#### ACTIVITY
Give back exactly the stretch of data below from the line holding "export IMPL_worst_slew_pin_slew_ps=1139" through the line holding "export IMPL_crit_arrival_ps=3960", both ends included, and leave the remaining lines out.

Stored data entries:

------------------------------------------------------------------------

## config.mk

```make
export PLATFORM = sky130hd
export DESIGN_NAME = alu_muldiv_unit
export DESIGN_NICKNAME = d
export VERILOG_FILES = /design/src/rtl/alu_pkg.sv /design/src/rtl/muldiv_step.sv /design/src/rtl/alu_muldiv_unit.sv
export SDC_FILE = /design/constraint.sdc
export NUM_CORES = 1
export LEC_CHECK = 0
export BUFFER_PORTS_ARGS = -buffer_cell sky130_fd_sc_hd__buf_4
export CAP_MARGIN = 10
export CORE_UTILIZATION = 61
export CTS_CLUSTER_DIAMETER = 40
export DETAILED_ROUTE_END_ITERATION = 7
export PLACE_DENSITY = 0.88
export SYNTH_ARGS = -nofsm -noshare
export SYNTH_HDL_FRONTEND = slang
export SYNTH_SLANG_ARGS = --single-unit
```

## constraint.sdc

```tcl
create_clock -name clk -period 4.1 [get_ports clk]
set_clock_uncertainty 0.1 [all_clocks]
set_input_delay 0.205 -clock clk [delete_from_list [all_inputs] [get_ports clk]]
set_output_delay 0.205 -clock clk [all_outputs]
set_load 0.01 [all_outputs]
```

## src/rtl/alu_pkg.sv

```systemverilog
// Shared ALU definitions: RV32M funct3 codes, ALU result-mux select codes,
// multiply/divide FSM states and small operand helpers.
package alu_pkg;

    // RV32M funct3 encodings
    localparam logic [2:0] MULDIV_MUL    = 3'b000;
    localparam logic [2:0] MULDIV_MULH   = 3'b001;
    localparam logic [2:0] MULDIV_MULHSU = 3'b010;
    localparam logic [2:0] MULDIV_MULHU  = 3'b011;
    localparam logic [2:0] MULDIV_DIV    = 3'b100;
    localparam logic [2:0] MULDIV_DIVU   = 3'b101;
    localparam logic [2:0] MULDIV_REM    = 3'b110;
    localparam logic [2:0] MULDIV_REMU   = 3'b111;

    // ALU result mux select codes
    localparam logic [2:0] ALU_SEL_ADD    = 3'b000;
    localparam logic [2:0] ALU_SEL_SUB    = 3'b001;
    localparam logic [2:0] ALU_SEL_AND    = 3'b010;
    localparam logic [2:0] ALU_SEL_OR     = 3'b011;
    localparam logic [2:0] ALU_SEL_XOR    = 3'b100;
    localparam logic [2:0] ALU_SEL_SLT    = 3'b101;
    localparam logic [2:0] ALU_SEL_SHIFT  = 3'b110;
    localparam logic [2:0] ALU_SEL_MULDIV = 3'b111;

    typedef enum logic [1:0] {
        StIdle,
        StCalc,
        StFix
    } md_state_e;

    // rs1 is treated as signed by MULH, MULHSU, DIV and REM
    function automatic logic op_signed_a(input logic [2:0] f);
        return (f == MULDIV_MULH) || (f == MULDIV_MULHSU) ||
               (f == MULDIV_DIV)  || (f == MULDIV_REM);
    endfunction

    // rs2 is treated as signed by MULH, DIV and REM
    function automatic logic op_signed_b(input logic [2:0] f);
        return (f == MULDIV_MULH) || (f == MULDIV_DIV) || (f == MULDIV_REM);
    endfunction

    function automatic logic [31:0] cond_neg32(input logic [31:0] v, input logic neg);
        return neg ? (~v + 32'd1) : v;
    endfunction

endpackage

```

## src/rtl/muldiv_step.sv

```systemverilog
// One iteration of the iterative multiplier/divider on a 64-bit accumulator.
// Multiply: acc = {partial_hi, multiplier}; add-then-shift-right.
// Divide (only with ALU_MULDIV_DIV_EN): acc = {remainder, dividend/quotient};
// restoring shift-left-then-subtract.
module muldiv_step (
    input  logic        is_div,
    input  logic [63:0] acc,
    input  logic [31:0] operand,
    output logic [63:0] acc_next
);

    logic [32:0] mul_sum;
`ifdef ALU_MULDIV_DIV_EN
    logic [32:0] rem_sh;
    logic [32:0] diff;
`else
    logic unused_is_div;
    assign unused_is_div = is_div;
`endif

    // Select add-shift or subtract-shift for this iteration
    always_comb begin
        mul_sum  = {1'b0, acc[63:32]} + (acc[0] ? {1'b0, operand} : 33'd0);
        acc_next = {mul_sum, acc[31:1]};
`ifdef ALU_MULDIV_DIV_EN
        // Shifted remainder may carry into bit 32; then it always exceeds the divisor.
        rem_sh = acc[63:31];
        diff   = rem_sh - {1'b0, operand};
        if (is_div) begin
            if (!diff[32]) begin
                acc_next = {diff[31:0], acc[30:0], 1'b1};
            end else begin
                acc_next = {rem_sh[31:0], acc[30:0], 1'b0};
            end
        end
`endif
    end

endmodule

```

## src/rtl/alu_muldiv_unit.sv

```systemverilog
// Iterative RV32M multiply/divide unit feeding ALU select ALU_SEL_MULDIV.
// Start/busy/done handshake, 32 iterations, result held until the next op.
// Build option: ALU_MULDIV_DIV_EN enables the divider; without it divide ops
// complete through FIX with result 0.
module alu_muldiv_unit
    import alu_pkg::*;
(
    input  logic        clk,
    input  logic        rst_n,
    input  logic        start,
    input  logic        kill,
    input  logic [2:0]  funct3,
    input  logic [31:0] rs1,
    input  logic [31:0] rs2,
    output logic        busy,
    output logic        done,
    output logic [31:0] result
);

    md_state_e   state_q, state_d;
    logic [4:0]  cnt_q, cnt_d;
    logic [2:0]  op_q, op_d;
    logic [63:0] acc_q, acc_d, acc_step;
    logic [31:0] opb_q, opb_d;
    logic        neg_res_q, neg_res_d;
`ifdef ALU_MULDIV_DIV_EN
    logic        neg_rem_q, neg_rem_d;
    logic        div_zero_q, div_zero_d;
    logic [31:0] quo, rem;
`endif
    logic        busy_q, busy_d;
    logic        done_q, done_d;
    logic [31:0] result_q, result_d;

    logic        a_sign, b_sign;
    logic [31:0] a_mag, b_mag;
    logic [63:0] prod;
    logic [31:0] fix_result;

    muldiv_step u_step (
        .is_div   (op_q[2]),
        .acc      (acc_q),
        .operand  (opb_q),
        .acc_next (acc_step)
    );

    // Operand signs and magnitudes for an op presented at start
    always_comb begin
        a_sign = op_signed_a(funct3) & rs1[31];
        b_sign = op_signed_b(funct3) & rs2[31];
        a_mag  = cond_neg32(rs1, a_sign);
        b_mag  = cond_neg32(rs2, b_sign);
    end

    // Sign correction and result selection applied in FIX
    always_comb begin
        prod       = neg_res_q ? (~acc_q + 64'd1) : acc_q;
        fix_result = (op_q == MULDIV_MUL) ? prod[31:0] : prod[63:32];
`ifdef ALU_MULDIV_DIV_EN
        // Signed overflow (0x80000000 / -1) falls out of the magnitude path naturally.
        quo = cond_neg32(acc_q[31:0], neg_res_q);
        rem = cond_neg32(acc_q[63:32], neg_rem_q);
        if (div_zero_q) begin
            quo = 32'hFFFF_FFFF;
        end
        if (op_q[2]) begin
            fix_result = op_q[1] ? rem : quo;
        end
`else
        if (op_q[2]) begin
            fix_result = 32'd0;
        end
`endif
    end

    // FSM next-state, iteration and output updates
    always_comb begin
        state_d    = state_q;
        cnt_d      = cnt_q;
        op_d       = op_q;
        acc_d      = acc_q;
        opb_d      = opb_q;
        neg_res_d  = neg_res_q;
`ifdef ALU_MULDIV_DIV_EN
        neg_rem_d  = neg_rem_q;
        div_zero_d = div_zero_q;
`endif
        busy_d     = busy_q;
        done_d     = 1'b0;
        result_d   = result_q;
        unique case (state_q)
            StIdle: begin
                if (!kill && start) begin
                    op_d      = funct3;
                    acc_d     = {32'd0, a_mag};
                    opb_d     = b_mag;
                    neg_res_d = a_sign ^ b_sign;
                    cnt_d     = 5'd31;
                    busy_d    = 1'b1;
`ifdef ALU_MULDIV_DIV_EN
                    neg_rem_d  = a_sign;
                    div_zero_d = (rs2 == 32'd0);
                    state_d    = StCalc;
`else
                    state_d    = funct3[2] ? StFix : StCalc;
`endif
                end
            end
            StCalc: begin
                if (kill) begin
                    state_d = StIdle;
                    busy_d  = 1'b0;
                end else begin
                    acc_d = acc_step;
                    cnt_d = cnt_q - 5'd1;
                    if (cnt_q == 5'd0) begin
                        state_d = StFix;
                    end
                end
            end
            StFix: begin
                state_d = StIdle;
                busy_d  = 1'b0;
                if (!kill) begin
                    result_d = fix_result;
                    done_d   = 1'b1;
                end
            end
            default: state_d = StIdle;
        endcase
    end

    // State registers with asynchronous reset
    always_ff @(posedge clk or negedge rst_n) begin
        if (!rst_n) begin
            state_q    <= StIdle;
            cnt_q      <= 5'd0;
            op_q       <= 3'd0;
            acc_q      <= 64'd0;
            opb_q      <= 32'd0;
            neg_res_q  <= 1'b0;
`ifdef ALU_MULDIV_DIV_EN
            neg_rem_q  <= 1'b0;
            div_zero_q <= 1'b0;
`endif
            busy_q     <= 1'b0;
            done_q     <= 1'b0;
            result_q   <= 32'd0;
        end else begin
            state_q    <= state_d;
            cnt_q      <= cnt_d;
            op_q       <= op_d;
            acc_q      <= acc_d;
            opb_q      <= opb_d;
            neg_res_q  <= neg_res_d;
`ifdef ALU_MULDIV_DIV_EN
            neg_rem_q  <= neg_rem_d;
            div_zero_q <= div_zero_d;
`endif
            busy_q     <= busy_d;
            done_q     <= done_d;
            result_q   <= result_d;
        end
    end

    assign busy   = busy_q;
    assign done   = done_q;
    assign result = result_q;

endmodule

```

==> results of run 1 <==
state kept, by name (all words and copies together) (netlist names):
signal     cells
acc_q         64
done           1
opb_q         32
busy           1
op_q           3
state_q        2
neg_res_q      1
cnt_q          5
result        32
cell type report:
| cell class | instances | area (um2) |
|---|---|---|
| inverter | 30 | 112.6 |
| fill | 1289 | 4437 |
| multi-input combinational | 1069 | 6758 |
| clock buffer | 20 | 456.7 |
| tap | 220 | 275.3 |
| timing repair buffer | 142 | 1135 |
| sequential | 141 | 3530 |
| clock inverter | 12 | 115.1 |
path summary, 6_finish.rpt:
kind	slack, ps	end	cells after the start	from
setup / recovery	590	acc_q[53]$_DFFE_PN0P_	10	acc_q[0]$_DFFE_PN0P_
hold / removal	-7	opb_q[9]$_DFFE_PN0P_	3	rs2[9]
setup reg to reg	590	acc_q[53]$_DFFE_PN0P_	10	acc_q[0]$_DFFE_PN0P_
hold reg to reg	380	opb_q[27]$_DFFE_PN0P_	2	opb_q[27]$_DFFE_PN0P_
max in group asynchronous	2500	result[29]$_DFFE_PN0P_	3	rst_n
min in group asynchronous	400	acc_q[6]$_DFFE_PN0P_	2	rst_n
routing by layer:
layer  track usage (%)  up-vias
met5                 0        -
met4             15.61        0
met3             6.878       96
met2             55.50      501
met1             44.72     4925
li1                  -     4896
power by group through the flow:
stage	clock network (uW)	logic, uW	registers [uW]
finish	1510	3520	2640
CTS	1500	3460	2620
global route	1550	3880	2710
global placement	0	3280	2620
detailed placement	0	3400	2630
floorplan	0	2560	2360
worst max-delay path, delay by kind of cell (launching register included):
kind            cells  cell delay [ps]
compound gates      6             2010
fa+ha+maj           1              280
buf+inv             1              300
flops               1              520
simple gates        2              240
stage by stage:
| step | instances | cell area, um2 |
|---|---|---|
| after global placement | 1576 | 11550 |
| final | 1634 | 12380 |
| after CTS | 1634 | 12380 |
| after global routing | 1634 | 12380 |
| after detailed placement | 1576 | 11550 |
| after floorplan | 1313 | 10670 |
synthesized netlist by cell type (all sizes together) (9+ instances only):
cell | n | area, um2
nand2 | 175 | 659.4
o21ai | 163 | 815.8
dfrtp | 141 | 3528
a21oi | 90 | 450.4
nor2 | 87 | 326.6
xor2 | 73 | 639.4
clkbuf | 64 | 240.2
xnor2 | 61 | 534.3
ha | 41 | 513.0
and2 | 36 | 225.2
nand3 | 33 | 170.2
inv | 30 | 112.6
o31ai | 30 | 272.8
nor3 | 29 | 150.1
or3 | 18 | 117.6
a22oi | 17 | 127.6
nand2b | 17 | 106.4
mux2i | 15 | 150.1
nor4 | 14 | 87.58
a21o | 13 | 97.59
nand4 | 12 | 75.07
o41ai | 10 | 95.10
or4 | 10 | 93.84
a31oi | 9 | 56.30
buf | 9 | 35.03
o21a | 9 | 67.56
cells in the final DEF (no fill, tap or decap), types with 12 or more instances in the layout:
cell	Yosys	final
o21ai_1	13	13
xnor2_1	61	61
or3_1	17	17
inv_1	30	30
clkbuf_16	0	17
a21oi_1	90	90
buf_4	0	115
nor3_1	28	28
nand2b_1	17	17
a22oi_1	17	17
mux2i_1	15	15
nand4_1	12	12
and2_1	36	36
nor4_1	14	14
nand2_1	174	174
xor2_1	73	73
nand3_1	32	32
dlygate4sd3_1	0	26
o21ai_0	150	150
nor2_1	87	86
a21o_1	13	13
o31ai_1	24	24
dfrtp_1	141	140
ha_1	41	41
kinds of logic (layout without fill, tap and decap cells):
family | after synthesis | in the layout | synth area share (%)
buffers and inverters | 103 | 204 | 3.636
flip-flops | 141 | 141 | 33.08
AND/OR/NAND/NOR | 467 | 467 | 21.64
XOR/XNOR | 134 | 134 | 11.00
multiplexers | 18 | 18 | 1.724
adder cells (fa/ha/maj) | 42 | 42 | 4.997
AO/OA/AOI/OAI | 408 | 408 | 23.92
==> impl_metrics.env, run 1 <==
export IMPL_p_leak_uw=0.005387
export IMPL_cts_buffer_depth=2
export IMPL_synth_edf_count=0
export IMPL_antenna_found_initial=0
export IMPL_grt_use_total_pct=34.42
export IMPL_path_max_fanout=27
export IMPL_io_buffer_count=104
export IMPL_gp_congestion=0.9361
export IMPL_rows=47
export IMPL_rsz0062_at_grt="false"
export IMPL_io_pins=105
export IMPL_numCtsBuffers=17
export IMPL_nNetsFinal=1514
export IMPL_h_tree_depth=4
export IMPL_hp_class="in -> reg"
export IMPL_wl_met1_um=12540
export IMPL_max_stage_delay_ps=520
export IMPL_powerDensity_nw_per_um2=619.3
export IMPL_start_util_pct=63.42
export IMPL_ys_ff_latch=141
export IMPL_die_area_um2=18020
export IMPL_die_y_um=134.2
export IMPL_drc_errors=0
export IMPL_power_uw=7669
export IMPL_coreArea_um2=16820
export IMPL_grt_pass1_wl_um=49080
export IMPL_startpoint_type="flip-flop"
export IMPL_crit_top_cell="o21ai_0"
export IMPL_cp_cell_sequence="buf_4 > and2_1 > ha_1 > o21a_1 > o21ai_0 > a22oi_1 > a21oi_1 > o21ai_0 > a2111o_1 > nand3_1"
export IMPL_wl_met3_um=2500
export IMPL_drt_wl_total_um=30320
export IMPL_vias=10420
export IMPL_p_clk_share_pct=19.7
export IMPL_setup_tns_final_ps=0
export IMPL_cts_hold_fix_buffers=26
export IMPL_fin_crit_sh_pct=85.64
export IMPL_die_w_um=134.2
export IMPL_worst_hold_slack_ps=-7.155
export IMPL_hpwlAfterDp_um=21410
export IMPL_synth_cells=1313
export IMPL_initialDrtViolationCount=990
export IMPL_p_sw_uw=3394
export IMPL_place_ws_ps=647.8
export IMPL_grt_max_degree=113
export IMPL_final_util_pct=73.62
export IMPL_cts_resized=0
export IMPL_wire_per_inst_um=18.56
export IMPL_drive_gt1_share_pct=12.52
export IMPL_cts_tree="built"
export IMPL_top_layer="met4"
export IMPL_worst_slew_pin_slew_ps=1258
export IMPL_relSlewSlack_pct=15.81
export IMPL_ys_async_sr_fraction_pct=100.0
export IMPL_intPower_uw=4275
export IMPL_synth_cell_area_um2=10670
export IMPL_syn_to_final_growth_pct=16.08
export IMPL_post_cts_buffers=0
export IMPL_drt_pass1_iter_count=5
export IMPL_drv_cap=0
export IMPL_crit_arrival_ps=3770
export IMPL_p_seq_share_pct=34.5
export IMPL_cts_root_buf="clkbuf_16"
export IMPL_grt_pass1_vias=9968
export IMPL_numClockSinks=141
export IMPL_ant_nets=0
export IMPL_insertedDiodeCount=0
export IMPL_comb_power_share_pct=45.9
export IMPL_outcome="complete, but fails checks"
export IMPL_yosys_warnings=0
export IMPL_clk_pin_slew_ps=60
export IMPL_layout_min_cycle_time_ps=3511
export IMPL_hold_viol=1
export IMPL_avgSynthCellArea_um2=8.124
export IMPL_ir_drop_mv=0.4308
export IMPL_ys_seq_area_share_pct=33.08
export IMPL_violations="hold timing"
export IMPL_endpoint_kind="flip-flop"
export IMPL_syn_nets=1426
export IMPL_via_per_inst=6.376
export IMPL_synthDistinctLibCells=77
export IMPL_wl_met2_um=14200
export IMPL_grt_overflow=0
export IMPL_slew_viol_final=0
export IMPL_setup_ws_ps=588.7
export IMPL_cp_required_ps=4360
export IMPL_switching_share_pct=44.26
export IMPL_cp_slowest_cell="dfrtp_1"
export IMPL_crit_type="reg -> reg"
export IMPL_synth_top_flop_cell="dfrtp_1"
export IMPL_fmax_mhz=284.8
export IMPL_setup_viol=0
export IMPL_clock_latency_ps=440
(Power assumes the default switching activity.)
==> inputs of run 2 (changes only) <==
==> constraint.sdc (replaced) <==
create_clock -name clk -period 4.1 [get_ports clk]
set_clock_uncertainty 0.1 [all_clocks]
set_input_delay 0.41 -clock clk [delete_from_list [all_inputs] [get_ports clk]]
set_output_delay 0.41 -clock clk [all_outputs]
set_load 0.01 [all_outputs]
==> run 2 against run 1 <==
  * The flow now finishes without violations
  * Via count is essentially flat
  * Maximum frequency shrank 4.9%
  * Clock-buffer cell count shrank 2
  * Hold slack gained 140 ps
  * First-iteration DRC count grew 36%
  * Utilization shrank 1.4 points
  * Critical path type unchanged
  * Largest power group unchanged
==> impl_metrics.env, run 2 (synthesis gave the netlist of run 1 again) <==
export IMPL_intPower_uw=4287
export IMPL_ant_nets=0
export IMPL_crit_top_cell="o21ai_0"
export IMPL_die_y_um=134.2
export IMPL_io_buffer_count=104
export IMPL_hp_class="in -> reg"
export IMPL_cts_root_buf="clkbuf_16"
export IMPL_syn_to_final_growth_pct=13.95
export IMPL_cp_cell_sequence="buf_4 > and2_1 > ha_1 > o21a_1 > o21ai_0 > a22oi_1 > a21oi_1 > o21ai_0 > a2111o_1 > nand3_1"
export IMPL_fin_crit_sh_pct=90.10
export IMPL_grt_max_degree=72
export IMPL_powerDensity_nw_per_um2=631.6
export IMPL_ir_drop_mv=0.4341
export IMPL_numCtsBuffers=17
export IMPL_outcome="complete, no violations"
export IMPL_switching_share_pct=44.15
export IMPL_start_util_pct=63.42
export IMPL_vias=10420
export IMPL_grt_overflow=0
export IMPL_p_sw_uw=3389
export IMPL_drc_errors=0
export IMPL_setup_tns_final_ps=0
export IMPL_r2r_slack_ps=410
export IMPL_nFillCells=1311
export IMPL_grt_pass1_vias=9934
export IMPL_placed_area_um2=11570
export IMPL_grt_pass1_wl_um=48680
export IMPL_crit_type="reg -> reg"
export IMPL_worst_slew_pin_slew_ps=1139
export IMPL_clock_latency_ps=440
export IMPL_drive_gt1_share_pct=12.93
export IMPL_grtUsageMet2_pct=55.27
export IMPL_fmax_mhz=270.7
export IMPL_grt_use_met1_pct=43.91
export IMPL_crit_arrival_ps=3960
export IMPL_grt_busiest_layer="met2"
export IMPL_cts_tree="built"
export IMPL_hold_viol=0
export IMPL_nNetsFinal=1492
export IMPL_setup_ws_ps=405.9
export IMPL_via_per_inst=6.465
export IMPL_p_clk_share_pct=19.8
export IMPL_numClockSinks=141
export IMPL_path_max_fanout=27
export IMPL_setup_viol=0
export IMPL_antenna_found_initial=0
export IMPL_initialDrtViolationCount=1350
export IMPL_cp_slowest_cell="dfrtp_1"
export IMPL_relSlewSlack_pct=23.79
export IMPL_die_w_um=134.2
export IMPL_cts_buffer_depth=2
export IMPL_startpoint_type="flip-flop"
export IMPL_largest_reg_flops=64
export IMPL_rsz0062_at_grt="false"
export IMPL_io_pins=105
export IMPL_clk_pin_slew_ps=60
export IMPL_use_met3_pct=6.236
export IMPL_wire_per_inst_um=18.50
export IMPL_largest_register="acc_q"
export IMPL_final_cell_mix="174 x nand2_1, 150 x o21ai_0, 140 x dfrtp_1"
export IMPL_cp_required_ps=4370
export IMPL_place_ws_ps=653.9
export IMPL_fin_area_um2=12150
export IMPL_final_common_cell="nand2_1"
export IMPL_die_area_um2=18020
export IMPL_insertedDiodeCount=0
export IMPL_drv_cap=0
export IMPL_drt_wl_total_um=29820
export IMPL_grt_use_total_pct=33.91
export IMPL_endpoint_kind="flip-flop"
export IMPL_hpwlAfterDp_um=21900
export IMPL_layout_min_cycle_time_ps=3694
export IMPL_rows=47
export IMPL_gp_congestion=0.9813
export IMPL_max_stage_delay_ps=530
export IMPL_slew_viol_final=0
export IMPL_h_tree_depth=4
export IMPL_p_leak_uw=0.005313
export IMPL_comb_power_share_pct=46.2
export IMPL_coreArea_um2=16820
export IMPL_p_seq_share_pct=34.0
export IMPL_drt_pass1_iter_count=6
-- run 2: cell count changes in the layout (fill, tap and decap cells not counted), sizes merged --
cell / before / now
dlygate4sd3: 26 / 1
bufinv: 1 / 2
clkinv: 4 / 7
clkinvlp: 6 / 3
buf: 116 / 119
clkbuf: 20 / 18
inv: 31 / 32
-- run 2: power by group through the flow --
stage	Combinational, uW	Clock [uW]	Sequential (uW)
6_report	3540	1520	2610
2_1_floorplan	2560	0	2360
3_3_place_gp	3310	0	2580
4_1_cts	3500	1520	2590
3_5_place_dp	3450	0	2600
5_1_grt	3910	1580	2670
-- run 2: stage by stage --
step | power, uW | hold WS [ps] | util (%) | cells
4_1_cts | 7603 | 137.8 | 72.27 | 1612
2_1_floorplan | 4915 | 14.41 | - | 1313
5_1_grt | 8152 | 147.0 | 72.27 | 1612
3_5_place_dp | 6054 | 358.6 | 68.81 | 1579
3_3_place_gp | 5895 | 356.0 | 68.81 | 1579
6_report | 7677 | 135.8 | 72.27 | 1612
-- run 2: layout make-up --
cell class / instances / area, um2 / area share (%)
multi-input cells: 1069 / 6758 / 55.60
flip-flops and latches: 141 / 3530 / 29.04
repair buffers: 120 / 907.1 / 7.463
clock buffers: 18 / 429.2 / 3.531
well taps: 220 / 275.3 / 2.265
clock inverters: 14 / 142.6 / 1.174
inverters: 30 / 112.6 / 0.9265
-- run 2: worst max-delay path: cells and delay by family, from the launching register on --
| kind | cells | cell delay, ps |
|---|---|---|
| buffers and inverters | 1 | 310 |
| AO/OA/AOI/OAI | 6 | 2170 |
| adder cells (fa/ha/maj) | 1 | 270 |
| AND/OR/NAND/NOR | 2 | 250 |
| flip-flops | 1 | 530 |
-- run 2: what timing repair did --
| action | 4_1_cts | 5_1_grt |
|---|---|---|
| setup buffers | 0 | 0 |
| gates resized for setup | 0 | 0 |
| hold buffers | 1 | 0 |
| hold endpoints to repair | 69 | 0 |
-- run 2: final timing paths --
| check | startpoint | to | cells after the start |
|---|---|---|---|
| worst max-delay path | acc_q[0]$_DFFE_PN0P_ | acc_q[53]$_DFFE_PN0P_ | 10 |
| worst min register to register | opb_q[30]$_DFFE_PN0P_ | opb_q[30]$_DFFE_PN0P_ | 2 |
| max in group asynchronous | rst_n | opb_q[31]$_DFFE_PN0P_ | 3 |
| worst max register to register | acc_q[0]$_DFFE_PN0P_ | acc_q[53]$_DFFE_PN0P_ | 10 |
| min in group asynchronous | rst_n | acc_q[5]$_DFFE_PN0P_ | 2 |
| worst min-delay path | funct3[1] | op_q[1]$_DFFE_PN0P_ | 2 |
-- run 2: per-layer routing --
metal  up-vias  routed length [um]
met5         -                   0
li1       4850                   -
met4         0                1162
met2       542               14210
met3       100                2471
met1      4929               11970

------------------------------------------------------------------------

#### COMPLETED EXERCISE
export IMPL_worst_slew_pin_slew_ps=1139
export IMPL_clock_latency_ps=440
export IMPL_drive_gt1_share_pct=12.93
export IMPL_grtUsageMet2_pct=55.27
export IMPL_fmax_mhz=270.7
export IMPL_grt_use_met1_pct=43.91
export IMPL_crit_arrival_ps=3960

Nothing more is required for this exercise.